The 1990s brought both optimism and alarm. New outbreaks continued, and infections showed little sign of reversing their exponential trend; 2.3 million estimated cases in 1993 became over 20 million by 1997. By the end of the decade, according to some estimates, more than 30 million people worldwide had the disease. Cases in the developing world especially continued to skyrocket; by 2000 the disease was the leading cause of death in Africa. At the same time, a combination of new highly effective drugs, fast and reliable testing systems, and rising awareness especially among young adults and teens, led to a leveling and then rapid decline in HIV/AIDS deaths in the United States and other developed countries.

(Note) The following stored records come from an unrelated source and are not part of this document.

$ cat config.mk
export PLATFORM = sky130hd
export DESIGN_NAME = cgra_cfg_seq
export DESIGN_NICKNAME = d
export VERILOG_FILES = /design/src/rtl/cgra_cfg_seq.sv
export SDC_FILE = /design/constraint.sdc
export NUM_CORES = 1
export LEC_CHECK = 0
export ABC_AREA = 1
export ABC_CLOCK_PERIOD_IN_PS = 2300
export CORE_ASPECT_RATIO = 0.8
export CORE_UTILIZATION = 47
export CTS_CLUSTER_SIZE = 14
export DETAILED_ROUTE_END_ITERATION = 12
export GPL_ROUTABILITY_DRIVEN = 0
export GPL_TIMING_DRIVEN = 0
export PLACE_DENSITY = 0.89
export SYNTH_ARGS = -nofsm -noshare
export SYNTH_HDL_FRONTEND = slang
export SYNTH_SLANG_ARGS = --single-unit
$ cat constraint.sdc
create_clock -name clk -period 2.3 [get_ports clk]
set_input_delay 0.345 -clock clk [delete_from_list [all_inputs] [get_ports clk]]
set_output_delay 0.345 -clock clk [all_outputs]
set_load 0.005 [all_outputs]
$ cat src/rtl/cgra_cfg_seq.sv
// cgra_cfg_seq: streams configuration words from the core's config port into
// the CGRA PE config register bank, PE 0 first, PE NUM_PE-1 last.
//
// Ports:
//   clk, rst_n        clock, asynchronous active-low reset
//   start             single-cycle pulse, begins a load sequence (ignored while busy)
//   abort             level, terminates an active LOAD (ignored in IDLE/COMMIT)
//   cfg_vld/cfg_rdy   valid/ready handshake for cfg_dat
//   cfg_dat  [DW]     incoming config word
//   cfg_lden [NUM_PE] one-hot load enable to the PE config registers
//   cfg_dnxt [DW]     shared data bus to the PE config registers
//   cfg_cnt  [AW+1]   words accepted in the current or last sequence
//   busy              sequence in progress (LOAD or COMMIT)
//   done / err        one-cycle completion / abort-or-timeout pulses
//
// Optional: define CGRA_CFG_TIMEOUT_EN to abort a LOAD that stalls for
// TMO_CYC cycles without a handshake.
module cgra_cfg_seq #(
  parameter int DW      = 32,
  parameter int NUM_PE  = 16,
  parameter int AW      = 4,
  parameter int TMO_CYC = 255
) (
  input  logic              clk,
  input  logic              rst_n,
  input  logic              start,
  input  logic              abort,
  input  logic              cfg_vld,
  output logic              cfg_rdy,
  input  logic [DW-1:0]     cfg_dat,
  output logic [NUM_PE-1:0] cfg_lden,
  output logic [DW-1:0]     cfg_dnxt,
  output logic [AW:0]       cfg_cnt,
  output logic              busy,
  output logic              done,
  output logic              err
);

  typedef enum logic [1:0] {S_IDLE, S_LOAD, S_COMMIT} state_t;

  localparam logic [AW-1:0] LAST_IDX = AW'(NUM_PE - 1);
  localparam logic [AW:0]   CNT_MAX  = (AW+1)'(NUM_PE);

  state_t              state, state_nxt;
  logic [AW-1:0]       idx;
  logic                hs;     // word accepted this cycle
  logic                stop;   // abort path taken at the next edge (LOAD only)
  logic [NUM_PE-1:0]   lden_nxt;

`ifdef CGRA_CFG_TIMEOUT_EN
  logic [15:0] stall_cnt;
  logic        tmo;

  assign tmo  = (state == S_LOAD) && (stall_cnt == 16'(TMO_CYC));
  assign stop = abort | tmo;

  // Cleared while idle so every LOAD entry starts from zero; saturates so a
  // pathological TMO_CYC cannot wrap past the compare.
  always_ff @(posedge clk or negedge rst_n) begin
    if (!rst_n)                   stall_cnt <= '0;
    else if (state != S_LOAD)     stall_cnt <= '0;
    else if (hs)                  stall_cnt <= '0;
    else if (stall_cnt != 16'hFFFF) stall_cnt <= stall_cnt + 16'd1;
  end
`else
  logic unused_tmo;
  assign unused_tmo = ^16'(TMO_CYC);
  assign stop = abort;
`endif

  // State register
  always_ff @(posedge clk or negedge rst_n) begin
    if (!rst_n) state <= S_IDLE;
    else        state <= state_nxt;
  end

  // Next-state logic
  always_comb begin
    state_nxt = state;
    case (state)
      S_IDLE:   if (start) state_nxt = S_LOAD;
      S_LOAD: begin
        if (stop)                        state_nxt = S_IDLE;
        else if (hs && idx == LAST_IDX)  state_nxt = S_COMMIT;
      end
      S_COMMIT: state_nxt = S_IDLE;
      default:  state_nxt = S_IDLE;
    endcase
  end

  // Outputs decoded from state. Ready drops combinationally with stop so an
  // aborted cycle can never also accept a word.
  always_comb begin
    cfg_rdy = (state == S_LOAD) && !stop;
    busy    = (state != S_IDLE);
  end

  assign hs = cfg_vld & cfg_rdy;

  // One-hot decode of the write index; bits only exist for real PEs.
  for (genvar i = 0; i < NUM_PE; i++) begin : g_lden
    localparam logic [AW-1:0] PE_IDX = AW'(i);
    assign lden_nxt[i] = hs && (idx == PE_IDX);
  end

  // Datapath: lden/dnxt are registered so the PE captures one edge later.
  always_ff @(posedge clk or negedge rst_n) begin
    if (!rst_n) begin
      idx      <= '0;
      cfg_cnt  <= '0;
      cfg_lden <= '0;
      cfg_dnxt <= '0;
      done     <= 1'b0;
      err      <= 1'b0;
    end else begin
      cfg_lden <= lden_nxt;
      done     <= (state == S_COMMIT);
      err      <= (state == S_LOAD) && stop;
      if (hs) cfg_dnxt <= cfg_dat;
      if (state == S_IDLE && start) begin
        idx     <= '0;
        cfg_cnt <= '0;
      end else if (hs) begin
        idx <= (idx == LAST_IDX) ? '0 : idx + 1'b1;
        if (cfg_cnt != CNT_MAX) cfg_cnt <= cfg_cnt + 1'b1;
      end
    end
  end

endmodule

==> metrics.md <==
| Metric | Value |
|---|---|
| Worst EP arrival | `1610 ps` |
| Post-synthesis sequential area ratio | `62.28%` |
| Total power | `3.069 mW` |
| Nets | `418` |
| Drt first pass iters | `4` |
| Max_cap viols | `0` |
| Setup_tns | `0 ps` |
| Starting Density | `48.95%` |
| Final Hold Vio Count | `0` |
| Layout cells sized above 1 | `7.105%` |
| Drc violations | `0` |
| FP Rows | `23` |
| HPWL after DPL | `4134 um` |
| Syn. warnings | `0` |
| CTS Buf Count | `9` |
| Setup Fix Bufs, Post-CTS | `0` |
| Die Span Y | `66.59 um` |
| VDD IR-drop max | `0.5148 mV` |
| Distinct cells, synth | `17` |
| Worst-Skew Late Latency | `around 330 ps` |
| # hold bufs at CTS | `0` |
| Root Buffer | `clkbuf_8` |
| Fin. max-slew vios | `0` |
| Mapped Area | `2451 sq um` |
| Max_slew headroom | `59.35%` |
| Commonest non-fill, non-tap cell in the layout | `nand2_1` |
| Total Routing Usage GR | `~23%` |
| Number of port buffers | `93` |
| Vias in the first global route | `approximately 2000` |
| Max H-tree Level | `3` |
| Clock Sinks | `61` |
| Global route overflow | `0` |
| Worst hold path class | `input port to asynchronous set/reset pin` |
| Tightest Pin Transition | `between 600 and 700 ps` |
| 1st-iter DRT viols | `168` |
| Unrepaired setup endpoints after global routing | `no` |
| Post-Syn Area per Cell | `9.078 sq um` |
| Core area | `roughly 5000 sq um` |
| CTS tree | `done` |
| Fillers | `375` |
| Top Ports | `94` |
| Wire per inst | `13.05 um` |
| Outcome | `finished clean` |
| Setup crit start kind | `flip-flop` |
| CTS max path bufs | `2` |
| First-pass GRT wire length | `9059 um` |
| Number of diodes | `0` |
| Fmax | `511.1 MHz` |
| Detail Route Antenna Nets | `0` |
| Yosys reg bits | `61` |
| Most frequent cells in the layout | `125 x nand2_1, 92 x clkdlybuf4s50_1, 61 x dfrtp_1, 24 x nor2_1, 18 x nand3_1` |
| Mapped Nets | `313` |
| Worst-path fanout max | `4` |
| CTS clock-pin slew for the worst setup and hold paths | `70 ps` |
| Antenna violations before repair | `0` |
| Critical path endpoint category | `primary output` |
| Tcrit/Tclk final | `85.07%` |
| Syn Inst Count | `270` |
| Post_cts resized | `0` |
| Crit path time final | `1957 ps` |
| Vias | `around 2100` |
| Critical path class | `flip-flop to primary output` |
| Clock Skew | `9.079 ps` |
| Layout area overhead | `50.94%` |
| Final setup vio count | `0` |
| Power density cells | `829.6 nW/um^2` |
| Chip width | `82.74 um` |
| Largest net degree at the start of global routing | `36` |
| Full die area | `5510 sq um` |
| Via density | `4.803` |
| Final WL | `5767 um` |
| Worst endpoint required time | `1960 ps` |
| Leakage | `1.864 nW` |
-- flip-flops by register name (all words and copies together), names as in the netlist --
signal,flops
cfg_cnt,5
idx,4
cfg_dnxt,32
state,2
done,1
err,1
cfg_lden,16
-- stage by stage --
step | hold slack (ps) | area [sq um] | util [%] | setup slack (ps) | instances
6_report | 24.29 | 3700 | 73.89 | 343.4 | 442
5_1_grt | 44.28 | 3700 | 73.89 | 248.6 | 442
4_1_cts | 23.38 | 3700 | 73.89 | 323.6 | 442
3_5_place_dp | 385.9 | 3475 | 69.39 | 526.2 | 426
3_3_place_gp | 456.3 | 3460 | 69.09 | -948.7 | 425
2_1_floorplan | 49.41 | 2451 | - | 1087 | 270
-- final timing paths --
kind / startpoint / to / slack (ps) / cells after the start
max: state[1] / cfg_rdy / 340 / 4
min reg2reg: cfg_dnxt[14] / cfg_dnxt[14] / 480 / 2
min in group clk: cfg_dnxt[14] / cfg_dnxt[14] / 480 / 2
min: rst_n / cfg_lden[1] / 20 / 1
max reg2reg: cfg_cnt[0] / cfg_cnt[0] / 820 / 9
max in group asynchronous: rst_n / cfg_dnxt[12] / 1670 / 2
-- area by class of cell --
class | count | area, sq um | area share (%)
clock buffers | 12 | 155.1 | 4.193
repair buffers | 94 | 945.9 | 25.57
plain buffers | 9 | 50.05 | 1.353
well taps | 62 | 77.57 | 2.097
inverters | 16 | 60.06 | 1.623
multi-input cells | 184 | 814.5 | 22.02
clock inverters | 4 | 70.07 | 1.894
flip-flops and latches | 61 | 1526 | 41.26
-- metal layers --
layer	GRT usage, %	share of wire [%]	up-vias
met5	0	0	-
met2	36.99	49	78
met3	8.767	7.2	13
met4	8.621	1.5	0
li1	-	-	1036
met1	27.00	43	996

Since 2000, the disease has been marked by a reduced impact and thus visibility in the United States, despite the fact that with the decline in HIV/AIDS related deaths, there has actually been a substantial increase the number of those living with HIV/AIDS. Especially among patients of means and with health insurance, new therapies have made the disease chronic instead of the death sentence it once was. The gay community was shaped deeply by the pandemic: devastated by disease, gay men stepped out of the shadows in which they’d lived to fight for attention and help from their government and society, and gained empathy and action that set the course for the last two decades. The disease did not go away, though; it continues to spread, especially among vulnerable populations– the poor, the homeless, the addicted. A drop in awareness campaigns and funding has made many in the infectious disease and public health communities concerned that the disease is now taken too lightly by a country that has forgotten the terror it created at its start.
Worldwide, though progress against it has been made, HIV/AIDS continues to be a major cause of death and the leading cause of death in sub-Saharan Africa. NGOs such as the Red Cross and Doctors Without Borders have helped to create better awareness and treatment, while funding from around the world has lessened the cost of medication and increased access to it. But AIDS remains a political football: although President George W. Bush’s bold $15 billion pledge under the PEPFAR program in 2003 has had a clearly positive effect, it has also been criticized for conflicts of interest, a reliance on faith-based organizations, and its damaging insistence on abstinence-only and anti-prostitution pledges, which many fear only drives infected persons underground. PEPFAR also faces funding shortages, especially in the aftermath of the 2008 recession.
There are reasons for optimism as HIV/AIDS turns 35. Worldwide transmission is far lower now than at the disease’s peak, as are deaths. Treatments available today make HIV a disease that those infected can live with instead of die from. The dangerous taboos and terror that defined the disease and its victims in the early days have lessened with time and education. But with these improvements comes complacency, and a fear that those least capable of getting treatment could be abandoned by a world that has forgotten just how dangerous HIV/AIDS really is.